SOURCE DATA:
● ● ● ●
### design/flow/config.mk
export PLATFORM = sky130hd
export DESIGN_NAME = uart_tx
export DESIGN_NICKNAME = uart_tx
export VERILOG_FILES = /design/flow/design.v
export SDC_FILE = /design/flow/constraint.sdc
export NUM_CORES = 4
export LEC_CHECK = 1
export CORE_AREA = 10 10 70 70
export DIE_AREA = 0 0 80 80
### design/flow/constraint.sdc
current_design uart_tx

set clk_period 2.3
set clk_io_pct 0.2

create_clock -name clk0 -period $clk_period [get_ports {txck}]

set non_clock_inputs [all_inputs -no_clocks]
set_input_delay [expr $clk_period * $clk_io_pct] -clock clk0 $non_clock_inputs
set_output_delay [expr $clk_period * $clk_io_pct] -clock clk0 [all_outputs]
### design/flow/design.v
`timescale 1ns / 1ps
module uart_tx( 
input [7:0] txpd, 
input tstart, txck, clk, rst,
output txsd, output reg [3:0] state
    );
    reg [3:0] next;
    reg [7:0] buffer;
    always@(*)begin
    case(state)
    4'd0: begin next <= (tstart)? 4'd1: 4'd0; buffer <=txpd; end
    4'd1: next <= state+4'd1;  
    4'd2: next <= state+4'd1;  
    4'd3: next <= state+4'd1;
    4'd4: next <= state+4'd1;
    4'd5: next <= state+4'd1;
    4'd6: next <= state+4'd1;
    4'd7: next <= state+4'd1;
    4'd8: next <= state+4'd1;
    4'd9: next<= state+4'd1;
    4'd10: next <= (tstart)? 4'd1: 4'd0;  
    default : next<=4'd0;
    endcase
    end
    always@(posedge txck, posedge rst)begin
    if(rst) state <= 4'd0;
    else  state <= next;
    end
    assign txsd = (state ==4'd0)? 1: 
                    (state ==4'd1)? 0:  
                    (state ==4'd2)?buffer[0]:
                    (state ==4'd3)?buffer[1]:
                    (state ==4'd4)?buffer[2]:
                    (state ==4'd5)?buffer[3]:
                    (state ==4'd6)?buffer[4]:
                    (state ==4'd7)?buffer[5]:
                    (state ==4'd8)?buffer[6]:
                    (state ==4'd9)?buffer[7]:
                    (state ==4'd10)?1:1;
endmodule
### design/flow/run.sh
#!/bin/bash
# OpenROAD 26Q1-2900-gdf79404cd8, Yosys 0.63+post, stock flow scripts
make -C /OpenROAD-flow-scripts/flow DESIGN_CONFIG=/design/flow/config.mk WORK_HOME=/design/flow/orfs finish
==> impl_metrics.yaml <==
# physical design summary
detailed_routing:
  drt_iter0_drc: 7
  wl_um: 1280
  ant_nets: 0
  first_pass_iters: 4
  viasPerCell: 3.56
  dr_total_vias: 434
  n_antenna_cell: 0
  drc: 0
  post_drt_wl_per_cell_um: 10.5
clocking:
  clk_pin_slew_worst_paths_ns: 0.04
  cts_tree: "built"
  htree_num_levels: 1
  cts_buffer_depth: 2
  holdBufCountCts: 0
  cts_buffers: 3
  clock_latency_ns: 0.24
  root_buffer: "clkbuf_4"
setup_path:
  arrival_ns: 1.68
  rr_endpoint: "state[0]"
  start_kind: "flip-flop"
  required_ns: 1.84
  r2r_cells: 6
  cp_max_fo: 3
  r2r_start: "state[1]"
  end_kind: "output pin"
  crit_type: "reg -> out"
  rrSetupSlack_ns: 0.62
synthesis:
  syn_area_um2: 546
  ys_chip_area_um2: 546
  ys_warn_count: 1
  ys_cells: 50
  synthTopCellsByArea: "dlxtp_1 (22%), dfrtp_1 (18%), ha_1 (9.2%)"
  top_area_cell: "dlxtp_1"
  synth_cells: 50
  yosys.area.top_type_share_pct: 22.0
  ys_ff: 12
  synth_cell_types: 28
  avgSynthCellArea_um2: 10.9
timing:
  untimed_endpoints: 8
  setup_viol: 0
  hold_viol: 0
  period_used_pct: 92.8
  slew_headroom_pct: 49.4
  post-route-min-period_ns: 2.14
  clock.fmax_mhz: 468
  whs_ns: 0.396
  unclocked_pins: 8
  tightest_slew_ns: 0.757
  setup_tns_ns: 0
  finalClockSkew_ns: 0.00215
  grt_setup_unrepaired: "no"
  maxSlewViolCount: 0
floorplan:
  die_area_um2: 6400
  core_um2: 3420
  pin_count: 17
  initial_utilization_pct: 16.0
  die_h_um: 80
  chipWidth_um: 80
  rows: 21
layout:
  fin_area_um2: 872
  area_growth_pct: 59.9
  layout-drive-gt1-share_pct: 35.5
run_status:
  status: "complete, no violations"
global_routing:
  grt_pass1_wl_um: 2060
  first_global_vias: 490
  grt_overflow: 0
  grt_max_degree: 9
  antenna_found_initial: 0
  track_usage_pct: 3.85
placement:
  place_congestion: 0.785
  portBuffers: 15
  dp_hpwl_um: 992
  placed_area_um2: 787
pwr:
  peakVddDrop_v: 0.000215
  p_leak_nw: 0.356
  p_per_area_nw_per_um2: 1030
run:
  warning_count: 29
  maxCapViolCount: 0
min_path:
  min_path_type: "in -> async"
==> critical path, stage by stage, from the launching register on <==
cell	delay, ns
dfrtp_1	0.40
buf_6	0.14
ha_4	0.16
nor3b_4	0.14
nor3_2	0.23
a2111oi_4	0.08
nor3_2	0.17
clkbuf_2	0.12
==> sequential cells by signal, indices dropped and copies added, names as in the netlist <==
name / flops
buffer: 8
state: 4
==> per-stage QoR <==
| stage | std cells | utilization [%] | total power (W) | setup slack (ns) |
|---|---|---|---|---|
| 2_1_floorplan | 50 | - | 0.000526 | 0.509 |
| 3_3_place_gp | 116 | 23.0 | 0.000737 | 0.0255 |
| 3_5_place_dp | 116 | 23.0 | 0.000745 | -0.00414 |
| 4_1_cts | 120 | 24.0 | 0.000849 | 0.0222 |
| 5_1_grt | 122 | 25.5 | 0.000967 | 0.0888 |
| 6_report | 122 | 25.5 | 0.000900 | 0.165 |
==> Yosys cell counts <==
cell,number
nor2b_1,1
nor3b_1,2
xnor2_1,1
and2b_1,1
o22ai_1,1
a2111oi_4,1
o32ai_1,1
nand2b_1,1
nor3_2,2
buf_4,1
nor4_1,1
o21a_1,1
o21ai_2,1
o41ai_4,1
a21o_1,1
ha_1,4
buf_6,1
inv_1,5
nor3_1,1
dlxtp_1,8
nor3b_2,1
nor4b_1,1
dfrtp_1,4
nor2_1,4
nand2b_2,1
nand3_1,1
xor2_1,1
mux2i_1,1
==> power breakdown <==
part / switching [W] / internal, W
sequential: 0.0000342 / 0.000177
clock: 0.0000334 / 0.0000587
combinational: 0.000278 / 0.000319
total: 0.000346 / 0.000555
==> kinds of logic after synthesis <==
kind of cell	share of synthesized area (%)
compound gates	17.2
xor+xnor	3.21
fa+ha+maj	9.17
buf+inv	6.88
flops	18.3
latches	22.0
mux	1.83
simple gates	21.3
==> per-layer routing <==
metal	global-route usage (%)	wire [um]	vias up
met5	0	0	-
met4	0.880	23	0
met2	6.82	697	8
met3	1.14	48	3
li1	-	-	223
met1	4.41	514	200
==> placed cells by master, fill, tap and decap left out, types with 2 or more instances in the layout <==
cell / synthesis / final
clkdlybuf4s50_1: 0 / 14
buf_4: 1 / 9
dlxtp_1: 8 / 8
nor2_1: 4 / 4
inv_1: 5 / 4
clkbuf_4: 0 / 3
dfrtp_1: 4 / 3
nor3b_1: 2 / 2
nor3_2: 2 / 2
ha_4: 0 / 2
==> how the worst max path moves through the flow <==
stage,start,endpoint,slack [ns],depth (start not counted)
after CTS,state[0],txsd,0.02,7
after global routing,state[1],txsd,0.09,6
final,state[0],txsd,0.16,7
==> cell type report <==
cell class | count | area [um^2]
repair buffers | 25 | 224
fillers | 366 | 2540
multi-input cells | 31 | 328
well taps | 46 | 57.6
inverters | 5 | 18.8
flip-flops and latches | 12 | 221
clock buffers | 3 | 22.5
==> what timing repair did <==
item | in CTS | in global routing
pin swaps | 2 | 5
buffers inserted | 1 | 2
setup endpoints to repair | 1 | 1
gates resized | 3 | 10
Power figures rest on the tool's default switching activity, not on a simulated workload.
● ● ● ●
TASK DESCRIPTION:
Retype, in the same exact form, the lines of the material above from the line holding "4'd10: next <= (tstart)? 4'd1: 4'd0;" through the line holding "#!/bin/bash".

SOLVED PROBLEM:
    4'd10: next <= (tstart)? 4'd1: 4'd0;  
    default : next<=4'd0;
    endcase
    end
    always@(posedge txck, posedge rst)begin
    if(rst) state <= 4'd0;
    else  state <= next;
    end
    assign txsd = (state ==4'd0)? 1: 
                    (state ==4'd1)? 0:  
                    (state ==4'd2)?buffer[0]:
                    (state ==4'd3)?buffer[1]:
                    (state ==4'd4)?buffer[2]:
                    (state ==4'd5)?buffer[3]:
                    (state ==4'd6)?buffer[4]:
                    (state ==4'd7)?buffer[5]:
                    (state ==4'd8)?buffer[6]:
                    (state ==4'd9)?buffer[7]:
                    (state ==4'd10)?1:1;
endmodule
### design/flow/run.sh
#!/bin/bash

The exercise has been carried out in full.